Lynchius simmonsi
- Conservation status: Vulnerable (IUCN 3.1)

Scientific classification
- Kingdom: Animalia
- Phylum: Chordata
- Class: Amphibia
- Order: Anura
- Family: Strabomantidae
- Genus: Lynchius
- Species: L. simmonsi
- Binomial name: Lynchius simmonsi (Lynch, 1974)
- Synonyms: Ischnocnema simmonsi Lynch, 1974; Oreobates simmonsi (Lynch, 1974);

= Lynchius simmonsi =

- Authority: (Lynch, 1974)
- Conservation status: VU
- Synonyms: Ischnocnema simmonsi Lynch, 1974, Oreobates simmonsi (Lynch, 1974)

Species of amphibian

Lynchius simmonsi, also known as Simmons' big-headed frog, is a frog species in the family Strabomantidae. It is endemic to southern Ecuador where it is known from the type locality in the Cordillera del Cóndor, Morona-Santiago Province as well as from the adjacent Zamora-Chinchipe Province. Its natural habitat is subtropical old-growth forest. The type series was collected by day on the forest floor.
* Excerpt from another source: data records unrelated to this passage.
This is an optimization exercise on Yosys and OpenROAD, whose aim is small area, a short achievable clock period and few clock cycles per item, not a production implementation. The RTL was checked by simulation tests, not by an equivalence proof against the original design.

==> job 5926 <==
// ex_stage_muldiv
module ex_stage_muldiv #(
  parameter int unsigned DATA_W  = 32,
  parameter int unsigned SHAMT_W = $clog2(DATA_W)
) (
  input  logic              clk,
  input  logic              rst_n,
  input  logic              pridictor_wrong,
  input  logic [3:0]        id_ex_alu_op,
  input  logic              id_ex_reg_dst,
  input  logic              id_ex_alu_src,
  input  logic              id_ex_mem_read,
  input  logic              id_ex_mem_write,
  input  logic              id_ex_mem_to_reg,
  input  logic              id_ex_reg_write,
  input  logic              id_ex_branch,
  input  logic              id_ex_branch_bne,
  input  logic [DATA_W-1:0] id_ex_reg_read_data1,
  input  logic [DATA_W-1:0] id_ex_reg_read_data2,
  input  logic [4:0]        id_ex_rs,
  input  logic [4:0]        id_ex_rt,
  input  logic [4:0]        id_ex_rd,
  input  logic [DATA_W-1:0] id_ex_sign_extended,
  input  logic [DATA_W-1:0] ex_mem_alu_result,
  input  logic [DATA_W-1:0] wb_write_data,
  input  logic [4:0]        ex_mem_rd,
  input  logic [4:0]        mem_wb_rd,
  input  logic              ex_mem_reg_write_in,
  input  logic              mem_wb_reg_write,
  output logic [DATA_W-1:0] ex_mem_alu_result_out,
  output logic [DATA_W-1:0] ex_mem_reg_read_data2,
  output logic [4:0]        ex_mem_rd_out,
  output logic              ex_mem_mem_read,
  output logic              ex_mem_mem_write,
  output logic              ex_mem_mem_to_reg,
  output logic              ex_mem_reg_write,
  output logic              ex_mem_branch,
  output logic              ex_mem_branch_bne,
  output logic [4:0]        id_ex_rt_out,
  output logic              id_ex_mem_read_out,
  output logic              ex_stall,
  output logic              md_busy
);
export LEC_CHECK = 0
export CAP_MARGIN = 20
export CORE_MARGIN = 2
export CORE_UTILIZATION = 40
export SETUP_SLACK_MARGIN = 4.5
export SLEW_MARGIN = 20
create_clock -name core_clock -period 10.0 [get_ports {clk}]
standard.sh (not shown) runs the stock make flow with config.mk's settings and CLKGATE_MAP_FILE= SYNTH_SCRIPT=/design/flow/synth_recipe.tcl, a recipe that flattens the netlist after the stock synthesis.
==> flow/flow/run.sh <==
#!/bin/bash
# Standard layout, except that the port buffers are buf_2 cells rather than the
# delay-cell buffers buffer_ports picks by default.
set -euo pipefail
export BUFFER_PORTS_ARGS="-buffer_cell sky130_fd_sc_hd__buf_2"
bash standard.sh > standard_flow.log 2>&1
==> job 2393: changes against job 5926 <==
--- a/flow/design.v
+++ b/flow/design.v
@@ -99,20 +99,20 @@
     end
   end
   logic         sub;
   logic [W:0]   sum;
   logic         lt_s, lt_u;
-  assign sub  = op_sub || op_slt || op_sltu;
+  assign sub  = is_r ? funct[1] : id_ex_alu_op[0];
   pfx_add #(.W(W)) u_alu_add (.a(fwd_a), .b(alu_b ^ {W{sub}}), .ci(sub), .s(sum[W-1:0]), .co(sum[W]));
   assign lt_u = !sum[W];
   assign lt_s = (fwd_a[W-1] ^ alu_b[W-1]) ? fwd_a[W-1] : sum[W-1];
   logic [W-1:0] sh_in, sh_out, sh_rev;
   logic         sh_fill;
   always_comb begin
-    for (int i = 0; i < W; i++) sh_in[i] = op_sll ? fwd_b[W-1-i] : fwd_b[i];
+    for (int i = 0; i < W; i++) sh_in[i] = funct[1] ? fwd_b[i] : fwd_b[W-1-i];
   end
-  assign sh_fill = op_sra && fwd_b[W-1];
+  assign sh_fill = funct[1] && funct[0] && fwd_b[W-1];
   assign sh_out  = W'($signed({sh_fill, sh_in}) >>> shamt);
   always_comb begin
     for (int i = 0; i < W; i++) sh_rev[i] = sh_out[W-1-i];
   end
   logic [W-1:0] hi_q, lo_q, alu_res;
@@ -156,21 +156,22 @@
   logic         hinv_q;                                      
   logic         dv_q, sg_q, an_q, qn_q, dneg_q, fixu_q, nega_q, bp_q;
   logic [3:0]   cnt_q;
   logic [W-1:0] d_q;
   logic         p1_q, p2_q, n1_q, n2_q, q1_q, q2_q, r1_q, r2_q, cx_q;
+  logic         xm_q, xi_q, xl_q;
   logic         accept;
   assign md_busy = busy_q;
   assign accept  = is_md && !flush && !busy_q;
   logic [WA-1:0] bx, bx2, x1, y1, s1, x2, y2, s2;
   logic [W-1:0]  m1, m2;
   logic          g1, g2;
   assign bx  = {{3{sg_q && d_q[W-1]}}, d_q};
   assign bx2 = {bx[WA-2:0], 1'b0};
   assign x1 = ({WA{m_div_q}} & {2'b00, hi_q, lo_q[W-1]})
-            | ({WA{m_mul_q || m_hi_q}} & ({{3{hi_q[W-1]}}, hi_q} ^ {WA{m_hi_q && hinv_q}}))
-            | ({WA{m_nl_q}} & {3'b111, ~lo_q});
+            | ({WA{xm_q}} & ({{3{hi_q[W-1]}}, hi_q} ^ {WA{xi_q}}))
+            | ({WA{xl_q}} & {3'b111, ~lo_q});
   assign y1 = ({WA{p1_q}} & bx) | ({WA{p2_q}} & bx2) | ({WA{n1_q}} & ~bx) | ({WA{n2_q}} & ~bx2);
   pfx_add #(.W(WA)) u_add1 (.a(x1), .b(y1), .ci(n1_q || n2_q || cx_q), .s(s1), .co());
   assign g1 = !s1[WA-1];
   assign m1 = g1 ? s1[W-1:0] : x1[W-1:0];
   assign x2 = m_div_q ? {2'b00, m1, lo_q[W-2]} : {{2{s1[WA-1]}}, s1[WA-1:2]};
@@ -309,10 +310,11 @@
       dneg_q  <= 1'b0;
       fixu_q  <= 1'b0;
       hi_q    <= '0;
       lo_q    <= '0;
       {p1_q, p2_q, n1_q, n2_q, q1_q, q2_q, r1_q, r2_q, cx_q} <= '0;
+      {xm_q, xi_q, xl_q} <= '0;
     end else begin
       busy_q  <= busy_d;
       m_div_q <= m_div_d;
       m_mul_q <= m_mul_d;
       m_nl_q  <= m_nl_d;
@@ -329,10 +331,13 @@
       fixu_q  <= fixu_d;
       hi_q    <= hi_d;
       lo_q    <= lo_d;
       {p1_q, p2_q, n1_q, n2_q, q1_q, q2_q, r1_q, r2_q, cx_q} <=
         {p1_d, p2_d, n1_d, n2_d, q1_d, q2_d, r1_d, r2_d, cx_d};
+      xm_q    <= m_mul_d || m_hi_d;
+      xi_q    <= m_hi_d && hinv_d;
+      xl_q    <= m_nl_d;
     end
   end
 endmodule
 module pfx_add #(parameter int W = 32) (
   input  logic [W-1:0] a, b,
Settings changed: ABC_AREA from default to 1, SETUP_SLACK_MARGIN 4.5 to 3.5.
==> job 4015: changes against job 5926 <==
--- a/flow/design.v
+++ b/flow/design.v
@@ -99,20 +99,20 @@
     end
   end
   logic         sub;
   logic [W:0]   sum;
   logic         lt_s, lt_u;
-  assign sub  = op_sub || op_slt || op_sltu;
+  assign sub  = is_r ? funct[1] : id_ex_alu_op[0];
   pfx_add #(.W(W)) u_alu_add (.a(fwd_a), .b(alu_b ^ {W{sub}}), .ci(sub), .s(sum[W-1:0]), .co(sum[W]));
   assign lt_u = !sum[W];
   assign lt_s = (fwd_a[W-1] ^ alu_b[W-1]) ? fwd_a[W-1] : sum[W-1];
   logic [W-1:0] sh_in, sh_out, sh_rev;
   logic         sh_fill;
   always_comb begin
-    for (int i = 0; i < W; i++) sh_in[i] = op_sll ? fwd_b[W-1-i] : fwd_b[i];
+    for (int i = 0; i < W; i++) sh_in[i] = funct[1] ? fwd_b[i] : fwd_b[W-1-i];
   end
-  assign sh_fill = op_sra && fwd_b[W-1];
+  assign sh_fill = funct[1] && funct[0] && fwd_b[W-1];
   assign sh_out  = W'($signed({sh_fill, sh_in}) >>> shamt);
   always_comb begin
     for (int i = 0; i < W; i++) sh_rev[i] = sh_out[W-1-i];
   end
   logic [W-1:0] hi_q, lo_q, alu_res;
Settings changed: ABC_AREA from default to 1, SETUP_SLACK_MARGIN 4.5 to 3.0.
==> run notes <==
metric                                                      job 4015   job 2393   job 5926
Global routing usage on met2                                   65.3%      60.1%      54.8%
Total number of vias                                           32900      33400      31900
Sequential cell count                                            198        200        198
Clk slew on worst S/H paths                                  0.10 ns    0.10 ns    0.09 ns
Multi-input comb cells                                          3367       3319       2891
Placed cell count                                               5251       5247       4492
Run status                                  timing/DRC/antenna clean  timing/DRC/antenna clean  timing/DRC/antenna clean
Diodes inserted                                                    8          0          9
Post-DR vias/cell                                               6.20       6.24       6.66
X dimension of the die                                        260 um     265 um     264 um
Crit-path max cell delay                                     0.84 ns    0.56 ns    0.46 ns
Register area                                              5120 um^2  5180 um^2  5130 um^2
Post-layout minimum cycle time                               6.83 ns    6.39 ns    6.94 ns
Chip Height                                                   260 um     265 um     264 um
Clock insertion delay at the later pin of the skew report    0.52 ns    0.53 ns    0.52 ns
Placer congestion estimate                                      1.06       1.10       1.03
Testbench counts of job 5926, summed over its fixed seeds: cycles 7,077, instrs 4,816.
Testbench counts of job 2393, summed over its fixed seeds: cycles 7,077, instrs 4,816.
Testbench counts of job 4015, summed over its fixed seeds: cycles 7,077, instrs 4,816.

## separate check: timing with driven ports
How much do the figures lean on ideal ports? The routed layouts below were timed once more, with nothing changed but the port constraints.
Step 1 sets driving cells, clkbuf_16 on the clock port and buf_2 on the other inputs (assumed; they add their load-dependent delay and slew).
Step 2 adds t to the input delays and takes it off the output delays; t is the mean of the earliest and latest rising clock arrival at the registers after step 1. Input paths then give back, and output paths get back, about the clock's delay inside the block.
Slacks: ideal ports / drivers / drivers and shift; pairs: ideal ports / drivers.
run | t, ns | setup WS [ns] | worst data-port slew with drivers (ns)
job 5926 | 0.562 | 3.063 / 3.063 / 3.063 | 0.11
job 2393 | 0.587 | 3.608 / 3.608 / 3.169 | 0.05
job 4015 | 0.577 | 3.171 / 3.171 / 2.738 | 0.12
After both steps every run listed still meets setup and hold. For job 2393, which loses most, drivers alone change the setup slack by 0.000 ns; drivers and shift together by -0.439 ns.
The area was mined during the Cenepa War in 1995, and has consequently seen little human activity, although this may change through a proposed road.

==Description==
Lynchius simmonsi is a small frog; a subadult female measured 26 mm in snout–vent length. The head is longer than wide; the snout is short. The dorsum is reddish brown with dark brown marks; the skin is uniformly granular, with small, round, elevated, keratinized granules.